## Exercise details
Please list all lines of the material below in which the string "gates" occurs.

(Beginning of Records for this task)

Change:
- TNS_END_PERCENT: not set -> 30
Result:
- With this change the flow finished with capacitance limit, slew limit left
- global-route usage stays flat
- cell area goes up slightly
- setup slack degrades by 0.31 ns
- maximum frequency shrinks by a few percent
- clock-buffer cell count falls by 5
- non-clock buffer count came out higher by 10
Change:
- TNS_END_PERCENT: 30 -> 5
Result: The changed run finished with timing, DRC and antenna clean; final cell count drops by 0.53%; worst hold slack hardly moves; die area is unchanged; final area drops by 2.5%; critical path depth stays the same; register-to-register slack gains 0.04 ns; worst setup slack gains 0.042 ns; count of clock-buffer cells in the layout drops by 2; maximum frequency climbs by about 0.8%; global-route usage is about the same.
Source: an optimization exercise on an open RTL-to-GDS flow (aim: small area and a short achievable clock period). Production flows keep margins and buffers that such runs may drop. Only the layout flow was run in this run; the RTL was not checked for function there. Power figures rest on the tool's default switching activity, not on a simulated workload.

### flow/design.v
module scp_crc8_byte (
    input  wire [7:0] acc,
    input  wire [7:0] data,
    output reg  [7:0] next
);
    integer i;
    always @(*) begin
        next = acc ^ data;
        for (i = 0; i < 8; i = i + 1)
            next = next[0] ? ((next >> 1) ^ 8'h8C) : (next >> 1);
    end
endmodule
module scp_crc16_byte (
    input  wire [15:0] acc,
    input  wire [7:0]  data,
    output reg  [15:0] next
);
    integer i;
    always @(*) begin
        next = acc ^ {8'h00, data};
        for (i = 0; i < 8; i = i + 1)
            next = next[0] ? ((next >> 1) ^ 16'h8408) : (next >> 1);
    end
endmodule
module scp_rx #(
    parameter BUF_BYTES = 64
) (
    input  wire                   clk,
    input  wire                   rst,
    input  wire [7:0]             cfg_sof,
    input  wire                   cfg_dup_suppress,
    input  wire [15:0]            cfg_max_dlen,
    input  wire [7:0]             cfg_prev_seq_reset,
    input  wire [63:0]            cfg_sub_ids,
    input  wire [3:0]             cfg_sub_en,
    input  wire                   in_valid,
    input  wire [7:0]             in_byte,
    input  wire                   abort,
    output reg                    ev_valid,
    output reg  [2:0]             ev_code,
    output reg  [15:0]            ev_cmd,
    output reg  [15:0]            ev_dlen,
    output wire [8*BUF_BYTES-1:0] ev_payload
);
    localparam [2:0] S_SOF = 3'd0, S_DLEN = 3'd1, S_SEQ = 3'd2, S_CRC8 = 3'd3,
                     S_CMD = 3'd4, S_DATA = 3'd5, S_CRC16 = 3'd6;
    localparam [2:0] EV_NONE = 3'd0, EV_BAD_SOF = 3'd1, EV_DLEN_OVERFLOW = 3'd2,
                     EV_CRC8_MISMATCH = 3'd3, EV_CRC16_MISMATCH = 3'd4,
                     EV_DUPLICATE = 3'd5, EV_UNKNOWN_CMD = 3'd6, EV_DISPATCH = 3'd7;
    reg [2:0]  rx_state;
    reg [15:0] rx_offset;
    reg [15:0] rx_dlen;
    reg [7:0]  rx_seq;
    reg [7:0]  rx_prev_seq;
    reg        rx_abandon;
    reg [15:0] rx_cmd;
    reg [15:0] rx_crc16_value;
    reg [7:0]  rx_c8_acc;       
    reg [15:0] rx_c16_acc;      
    reg [7:0]  rx_buf [0:BUF_BYTES-1];
    wire [7:0]  c8_fed;
    wire [15:0] c16_fed;
    wire [7:0]  c8_seeded;
    wire [15:0] c16_seeded;
    scp_crc8_byte  u_c8       (.acc(rx_c8_acc),  .data(in_byte), .next(c8_fed));
    scp_crc16_byte u_c16      (.acc(rx_c16_acc), .data(in_byte), .next(c16_fed));
    scp_crc8_byte  u_c8_seed  (.acc(8'hFF),      .data(in_byte), .next(c8_seeded));
    scp_crc16_byte u_c16_seed (.acc(16'hFFFF),   .data(in_byte), .next(c16_seeded));
    wire [15:0] dlen_full  = {in_byte, rx_dlen[7:0]};
    wire [15:0] crc16_full = {in_byte, rx_crc16_value[7:0]};
    wire        dlen_too_big = (dlen_full > cfg_max_dlen) || (dlen_full > BUF_BYTES);
    reg subscribed;
    integer k;
    always @(*) begin
        subscribed = 1'b0;
        for (k = 0; k < 4; k = k + 1)
            if (cfg_sub_en[k] && cfg_sub_ids[16*k +: 16] == rx_cmd)
                subscribed = 1'b1;
    end
    genvar g;
    generate
        for (g = 0; g < BUF_BYTES; g = g + 1) begin : g_payload
            assign ev_payload[8*g +: 8] = rx_buf[g];
        end
    endgenerate
    always @(posedge clk) begin
        if (!rst && !abort && in_valid && rx_state == S_DATA)
            rx_buf[rx_offset[5:0]] <= in_byte;
    end
    always @(posedge clk) begin
        if (rst) begin
            rx_state       <= S_SOF;
            rx_offset      <= 16'd0;
            rx_dlen        <= 16'd0;
            rx_seq         <= 8'h00;
            rx_prev_seq    <= cfg_prev_seq_reset;
            rx_abandon     <= 1'b0;
            rx_cmd         <= 16'd0;
            rx_crc16_value <= 16'd0;
            rx_c8_acc      <= 8'hFF;
            rx_c16_acc     <= 16'hFFFF;
            ev_valid       <= 1'b0;
            ev_code        <= EV_NONE;
            ev_cmd         <= 16'd0;
            ev_dlen        <= 16'd0;
        end else begin
            ev_valid <= 1'b0;
            if (abort) begin
                rx_state       <= S_SOF;
                rx_offset      <= 16'd0;
                rx_dlen        <= 16'd0;
                rx_cmd         <= 16'd0;
                rx_crc16_value <= 16'd0;
                rx_abandon     <= 1'b0;
            end else if (in_valid) begin
                ev_valid <= 1'b1;
                ev_code  <= EV_NONE;
                case (rx_state)
                    S_SOF: begin
                        if (in_byte == cfg_sof) begin
                            rx_offset      <= 16'd0;
                            rx_dlen        <= 16'd0;
                            rx_cmd         <= 16'd0;
                            rx_crc16_value <= 16'd0;
                            rx_abandon     <= 1'b0;
                            rx_c8_acc      <= c8_seeded;
                            rx_c16_acc     <= c16_seeded;
                            rx_state       <= S_DLEN;
                        end else begin
                            ev_code <= EV_BAD_SOF;
                        end
                    end
                    S_DLEN: begin
                        rx_c8_acc  <= c8_fed;
                        rx_c16_acc <= c16_fed;
                        if (rx_offset == 16'd0) begin
                            rx_dlen   <= {8'h00, in_byte};
                            rx_offset <= 16'd1;
                        end else begin
                            rx_offset <= 16'd0;
                            if (dlen_too_big) begin
                                rx_dlen        <= 16'd0;
                                rx_cmd         <= 16'd0;
                                rx_crc16_value <= 16'd0;
                                rx_abandon     <= 1'b0;
                                rx_state       <= S_SOF;
                                ev_code        <= EV_DLEN_OVERFLOW;
                            end else begin
                                rx_dlen  <= dlen_full;
                                rx_state <= S_SEQ;
                            end
                        end
                    end
                    S_SEQ: begin
                        rx_c8_acc  <= c8_fed;
                        rx_c16_acc <= c16_fed;
                        rx_seq     <= in_byte;
                        if (cfg_dup_suppress) begin
                            if (in_byte == rx_prev_seq)
                                rx_abandon <= 1'b1;
                            else
                                rx_prev_seq <= in_byte;
                        end
                        rx_state <= S_CRC8;
                    end
                    S_CRC8: begin
                        if (in_byte == rx_c8_acc) begin
                            rx_c16_acc <= c16_fed;
                            rx_state   <= S_CMD;
                        end else begin
                            rx_offset      <= 16'd0;
                            rx_dlen        <= 16'd0;
                            rx_cmd         <= 16'd0;
                            rx_crc16_value <= 16'd0;
                            rx_abandon     <= 1'b0;
                            rx_state       <= S_SOF;
                            ev_code        <= EV_CRC8_MISMATCH;
                        end
                    end
                    S_CMD: begin
                        rx_c8_acc  <= c8_fed;
                        rx_c16_acc <= c16_fed;
                        if (rx_offset == 16'd0) begin
                            rx_cmd    <= {8'h00, in_byte};
                            rx_offset <= 16'd1;
                        end else begin
                            rx_cmd    <= {in_byte, rx_cmd[7:0]};
                            rx_offset <= 16'd0;
                            rx_state  <= (rx_dlen == 16'd0) ? S_CRC16 : S_DATA;
                        end
                    end
                    S_DATA: begin
                        rx_c8_acc  <= c8_fed;
                        rx_c16_acc <= c16_fed;
                        if (rx_offset + 16'd1 == rx_dlen) begin
                            rx_offset <= 16'd0;
                            rx_state  <= S_CRC16;
                        end else begin
                            rx_offset <= rx_offset + 16'd1;
                        end
                    end
                    S_CRC16: begin
                        if (rx_offset == 16'd0) begin
                            rx_crc16_value <= {8'h00, in_byte};
                            rx_offset      <= 16'd1;
                        end else begin
                            if (rx_c16_acc != crc16_full)
                                ev_code <= EV_CRC16_MISMATCH;
                            else if (rx_abandon)
                                ev_code <= EV_DUPLICATE;
                            else if (!subscribed)
                                ev_code <= EV_UNKNOWN_CMD;
                            else
                                ev_code <= EV_DISPATCH;
                            ev_cmd         <= rx_cmd;
                            ev_dlen        <= rx_dlen;
                            rx_offset      <= 16'd0;
                            rx_dlen        <= 16'd0;
                            rx_cmd         <= 16'd0;
                            rx_crc16_value <= 16'd0;
                            rx_abandon     <= 1'b0;
                            rx_state       <= S_SOF;
                        end
                    end
                    default: begin
                        rx_state <= S_SOF;
                    end
                endcase
            end
        end
    end
endmodule
### flow/run.sh
#!/bin/bash
# synth_recipe.tcl (not shown) runs the flow's synth.tcl, then flattens the netlist and writes it again
# the make line also repeats each setting of config.mk as NAME=value (left out here)
make -C /OpenROAD-flow-scripts/flow DESIGN_CONFIG=/design/flow/config.mk WORK_HOME=/design/flow/orfs CLKGATE_MAP_FILE= SYNTH_SCRIPT=/design/flow/synth_recipe.tcl finish
### flow/config.mk
export PLATFORM = sky130hd
export DESIGN_NAME = scp_rx
export DESIGN_NICKNAME = scp_rx
export VERILOG_FILES = /design/flow/design.v
export SDC_FILE = /design/flow/constraint.sdc
export NUM_CORES = 4
export LEC_CHECK = 0
export CAP_MARGIN = 20
export CORE_MARGIN = 2
export CORE_UTILIZATION = 40
export SLEW_MARGIN = 20
### flow/constraint.sdc
create_clock -name core_clock -period 5.0 [get_ports {clk}]
set_input_delay 1.0000 -clock core_clock [delete_from_list [all_inputs] [get_ports {clk}]]
set_output_delay 1.0000 -clock core_clock [all_outputs]
set_load 0.01 [all_outputs]
==> run_results.csv <==
group,metric,value,unit
outcome,outcome,"no timing/DRC/antenna violations",
power,cellPowerDensity,329.0,nW/um^2
drt,via_count,16390,
logic_synthesis,async_flop_share,0,%
sta,finalSetupTns,0,ns
drt,drt_wl_total,84410,microns
setup_path,r2r_end,"rx_buf[12][0]$_DFFE_PP_",
setup_path,critical_path.top_delay_family,"simple AND/OR/NAND/NOR gates",
logic_synthesis,ys_ff_latch,640,
finish,drive_above_1_share,6.760,%
drt,drc,0,
setup_path,path_cells,"nor2b_1, nand2_1, nor3_2, nand3_1, nor2_1",
min_path,hold_path_class,"reg -> reg",
finish,syn_to_final_growth,39.48,%
setup_path,cp_data_arrival_time,3.79,ns
sta,drv_slew,0,
power,switchingPower,2.357,mW
drt,wl_per_cell,26.80,microns
sta,report.final.setup_viol,0,
cts,cts.root.buffer_cell,"clkbuf_16",
floorplanning,chipHeight,249.8,microns
cts,clock_sinks,640,
global_route,antenna_found_initial,5,
setup_path,r2r_slack,1.44,ns
power,switching_share,21.25,%
placed_design,port_buffers,660,
logic_synthesis,synth_edf_count,520,
setup_path,crit_slowest_cell,"nor2_1",
setup_path,critPathLaunchType,"flop",
power,power_frac_comb,3.7,%
setup_path,r2r_cells,5,
cts,cts_tree,"built",
global_route,overflow,0,
cts,cts_buffers,67,
drt,dr.pass1.iters,5,
sta,finalHoldViolCount,0,
sta,fin_crit,3.563,ns
min_path,hold_path_end,"ev_cmd[6]$_SDFFE_PP0P_",
finish,fillCellCount,4904,
floorplanning,start_util,40.27,%
drt,drtIter0Drc,1174,
logic_synthesis,syn-cell-area,24170,sq um
setup_path,endpoint_kind,"flop",
logic_synthesis,synth_warnings,3,
sta,skew,0.02276,ns
placed_design,dp.final_hpwl,60110,microns
placed_design,place_area,31550,sq um
setup_path,r2r_start,"rx_state[0]$_SDFFE_PP0P_",
logic_synthesis,ys.flop_type,"edfxtp_1",
setup_path,critPathKind,"reg -> reg",
cts,cts-htree-levels,3,
power,seqPwrFrac,52.0,%
global_route,grt_pass1_vias,16080,
global_route,grt_pass1_wl,119400,microns
power,leakagePower,11.33,nW
floorplanning,io_pins,661,
finish,finish.instance_area,33710,sq um
logic_synthesis,seq_area_frac_synth,74.54,%
finish,mostFrequentLayoutCell,"clkdlybuf4s50_1",
floorplanning,placementRows,90,
logic_synthesis,synth.avg_cell_area,14.64,sq um
power,p_int,8.736,mW
sta,max_freq,280.7,MHz
cts,cts_post_setup_buffers_inserted,0,
logic_synthesis,syn-num-nets,1782,
power,p_clk_share,44.3,%
logic_synthesis,yosys.cell_types.count,70,
cts,cts_buffer_depth,3,
global_route,grt_max_degree,56,
finish,final_cell_mix,"clkdlybuf4s50_1, edfxtp_1, nand2_1, nor2_1, dfxtp_1",
floorplanning,core,60020,sq um
sta,rsz0062_at_grt,"false",
setup_path,critPathBufInv,0,
cts,clk_latency,0.61,ns
setup_path,path_max_fanout,16,
job,maxCapViolCount,0,
min_path,hold_start,"ev_cmd[6]$_SDFFE_PP0P_",
global_route,grt_usage,26.59,%
placed_design,gp_congestion,0.9005,
finish,fin_nets,2448,
min_path,hold_path_depth,2,
cts,hold_buffers,0,
logic_synthesis,synthCells,1651,
sta,timing.max_slew.rel_slack,40.33,%
floorplanning,die_x,249.8,microns
cts,clkTransAtPathRegs,0.06,ns
power,ir_worst_vdd,0.2018,mV
setup_path,cp.required,5.23,ns
drt,final_antenna_net_count,0,
sta,worst_pin_slew,0.8951,ns
drt,via_per_inst,5.204,
setup_path,slowest_delay,0.84,ns
floorplanning,die_area,62410,sq um
sta,fin_crit_sh,71.25,%
cts,ctsResizeCount,0,
-- state kept, by name, indices dropped and copies added, names as in the netlist --
signal,cells
rx_crc16_value,8
rx_buf,512
ev_valid,1
rx_offset,16
rx_c16_acc,16
rx_abandon,1
ev_cmd,16
rx_prev_seq,8
rx_dlen,16
ev_dlen,16
rx_c8_acc,8
rx_state,3
rx_cmd,16
ev_code,3
-- power groups by stage --
stage	clock network, mW	logic, mW	registers, mW
after floorplan	0	0.165	5.88
after global placement	0	0.414	5.88
after detailed placement	0	0.418	5.88
after CTS	4.99	0.420	5.77
after global routing	5.23	0.445	5.76
final	4.92	0.411	5.77
-- through the flow --
| stage | std cells | power [mW] | utilization, % | hold slack [ns] | setup slack (ns) |
|---|---|---|---|---|---|
| final | 3150 | 11.09 | 56.17 | 0.4535 | 1.437 |
| after global routing | 3150 | 11.44 | 56.17 | 0.4789 | 1.202 |
| after CTS | 3149 | 11.18 | 56.17 | 0.4547 | 1.509 |
| after detailed placement | 3030 | 6.298 | 52.56 | 0.4489 | 0.9901 |
| after global placement | 3030 | 6.294 | 52.56 | 0.4459 | 1.089 |
| after floorplan | 1651 | 6.042 | - | 0.4495 | 2.162 |
-- cell usage after synthesis, drive strengths merged (2+ instances only) --
master	n	share of area (%)
and2	3	0.078
and3	5	0.13
a211oi	5	0.16
nand3	32	0.68
a31oi	2	0.052
a31o	9	0.33
o211ai	5	0.16
nor3b	2	0.062
o311ai	4	0.14
nor2b	15	0.39
o21ai	36	0.76
a2bb2oi	2	0.072
dfxtp	120	9.9
nor3	17	0.35
a21oi	58	1.2
and4	3	0.11
nor4b	2	0.072
clkbuf	59	0.92
edfxtp	520	65
nor2	125	1.9
nand2b	7	0.18
nor4	32	0.92
inv	30	0.47
mux2	3	0.14
a22o	9	0.33
a211o	23	0.83
nand3b	2	0.062
a2111oi	2	0.072
xor2	78	2.8
nand4b	2	0.072
or2	4	0.10
o31a	2	0.072
mux2i	18	0.75
nand2	171	2.7
o21a	9	0.28
xnor2	111	4.0
buf	31	0.71
nand4	24	0.75
o22a	2	0.072
o22ai	12	0.31
or3	9	0.25
o311a	5	0.21
ha	18	0.93
a21o	8	0.25
-- layout make-up --
| type | count | area, sq um | share of cell area, % |
|---|---|---|---|
| Sequential cell | 640 | 18020 | 53.44 |
| Timing Repair Buffer | 687 | 6777 | 20.10 |
| Multi-Input combinational cell | 891 | 5660 | 16.79 |
| Clock buffer | 78 | 1760 | 5.222 |
| Tap cell | 782 | 978.4 | 2.902 |
| Clock inverter | 41 | 405.4 | 1.202 |
| Inverter | 30 | 112.6 | 0.3340 |
| Antenna cell | 1 | 2.502 | 0.007423 |
-- worst min-delay path, delay by kind of cell (launching register included) --
family / cells / cell delay, ns
simple gates: 1 / 0.05
flops: 1 / 0.31
compound gates: 1 / 0.05
-- worst max path at each step --
stage / startpoint / endpoint / slack [ns] / cells after the start
after floorplan: in_byte[7] / rx_dlen[0]$_SDFFE_PP0P_ / 2.16 / 9
after CTS: rx_state[0]$_SDFFE_PP0P_ / rx_buf[57][6]$_DFFE_PP_ / 1.51 / 5
after detailed placement: in_valid / rx_buf[20][1]$_DFFE_PP_ / 0.99 / 7
final: rx_state[0]$_SDFFE_PP0P_ / rx_buf[12][0]$_DFFE_PP_ / 1.44 / 5
after global routing: rx_state[0]$_SDFFE_PP0P_ / rx_buf[57][7]$_DFFE_PP_ / 1.20 / 5
after global placement: abort / rx_buf[12][2]$_DFFE_PP_ / 1.09 / 5
-- metal layers --
metal  wire length [microns]  vias up  global-route usage (%)
li1                        -     7355                       -
met2                   42630      758                   46.27
met4                    2200        8                   8.330
met5                      56        -                       0
met1                   32760     8157                   32.27
met3                    6772      114                   6.946
-- cells by family after synthesis --
| family | Yosys count | synth area share [%] |
|---|---|---|
| compound gates | 205 | 5.756 |
| buf+inv | 120 | 2.091 |
| flops | 640 | 74.54 |
| simple gates | 458 | 8.945 |
| mux | 21 | 0.8852 |
| fa+ha+maj | 18 | 0.9318 |
| xor+xnor | 189 | 6.849 |

==> separate check: timing with driven ports <==
How much do the figures lean on ideal ports? The routed layout below was timed once more, with nothing changed but the port constraints.
Step 1 (the two cells are an assumption about what drives the block):
set clk [get_ports {clk}]
set_driving_cell -lib_cell sky130_fd_sc_hd__clkbuf_16 $clk
set_driving_cell -lib_cell sky130_fd_sc_hd__buf_2 [delete_from_list [all_inputs] $clk]
Step 2 times the ports against the registers' clock, not the clock port: input delays grow and output delays shrink by t, the midpoint of the rising clock arrivals with the driver on.
a / b / c = no drivers / after step 1 / after step 2; a / b = the first two.
shift t [ns]: 0.659
slack for setup (ns): 1.437 / 1.437 / 0.962
hold slack, ns: 0.453 / 0.453 / 0.453
worst setup path at the end: input to register
worst slew at a driven data input, ns: 0.14
After both steps setup and hold are still met in this run. The setup slack of this run moves by 0.000 ns with the drivers and by -0.475 ns with both steps.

(End of Records for this task)

## Exercise output
setup_path,critical_path.top_delay_family,"simple AND/OR/NAND/NOR gates",
simple gates: 1 / 0.05
compound gates: 1 / 0.05
| compound gates | 205 | 5.756 |
| simple gates | 458 | 8.945 |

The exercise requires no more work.